En la política local el poder de influencia de los sindicatos y la importancia de las alianzas estratégicas, es un nicho altamente codiciado; especialmente si hablamos de los sindicatos de taxistas, esos entes que crecieron al amparo de los gobiernos anteriores y hoy son poderosos bloques de influencia que pueden inclinar la balanza electoral.
Solidaridad no es la excepción con el sindicato de taxistas Lázaro Cárdenas del Río, liderado por Luis Herrera Quiam, a quien últimamente se le ha visto muy cercano a Estefanía Mercado, la virtual candidata de la 4T para este proceso electoral próximo.
Estefanía Mercado, la candidata de Morena, habría cuajado un gran fichaje al integrar a sus filas al líder sindical y con ello, a la gran mayoría de la familia taxista playense, pues apenas hace dos días, Herrera Quiam y Estefanía se mostraron muy contentos en un evento de jóvenes organizado por la diputada.
Este movimiento es un claro indicativo de cómo las corrientes políticas están cambiando en este destino turístico. Este fichaje es altamente significativo, porque los taxistas no son solo una fuerza laboral en la ciudad, sino pueden ser el fiel que incline la balanza el próximo 2 de junio.
Este alianza entre el gremio taxista y Estefanía Mercado, pone en aprietos y le complica el escenario electoral a la alcaldesa pan-priista Lili Campos, quien enfrenta serios desafíos para su reelección, al confiar en el respaldo de figuras y partidos tradicionales —joaquinistas, PAN, PRI— y una posible alianza de facto con el PRD.
Además del serio y cada vez mayúsculo malestar no sólo social, sino específicamente de un ala de comunicadores, por la entrega del control absoluto político y económico del Ayuntamiento a figuras percibidas como corruptas y cuestionadas, como esl el caso de Filiberto Martínez Méndez.
En una sociedad donde la percepción pública y la autenticidad pesan tanto como las políticas propuestas, las viejas estrategias pueden no ser suficientes, y podrían ser los últimos clavos sobre el ataúd de las reminiscencias del PAN.
Este cambio de apoyos y la dinámica electoral en Solidaridad son un recordatorio de que la política local es un reflejo microcósmico de las tendencias nacionales. La inclinación hacia candidatos de Morena en regiones dominadas por el PAN y el PRI sugiere un deseo de cambio que va más allá de Solidaridad. Es una señal de los tiempos, un indicio de que los votantes están buscando nuevas soluciones a los problemas persistentes.

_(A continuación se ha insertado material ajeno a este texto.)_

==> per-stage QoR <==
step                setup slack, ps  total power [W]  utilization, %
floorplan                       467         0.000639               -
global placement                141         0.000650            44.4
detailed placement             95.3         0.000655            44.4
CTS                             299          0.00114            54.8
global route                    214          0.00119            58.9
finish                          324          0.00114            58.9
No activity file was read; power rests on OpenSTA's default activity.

A medida que Playa del Carmen se acerca a las elecciones, el escenario político sirve como un recordatorio de que en la política, como en la vida, el cambio es constante.
La pregunta para los votantes de Solidaridad, y de hecho para todos nosotros, es qué tipo de liderazgo queremos para enfrentar los desafíos del futuro… ¿el de la promesa de un cambio y renovación que no llegó? ¿De la represión al pueblo? ¿De la opacidad y corrupción en el manejo de los dineros del pueblo?
O, de los nuevos liderazgos, frescos, jóvenes, tenaces, apasionados y profesionalmente preparados para enfrentar los retos de un futuro que ya nos alcanzó.
En este escenario, insisto, el fichaje de Luis Herrera Quiam por Estefanía Mercado, puede ser la diferencia el próximo 2 de junio. Un gran fichaje sin duda alguna.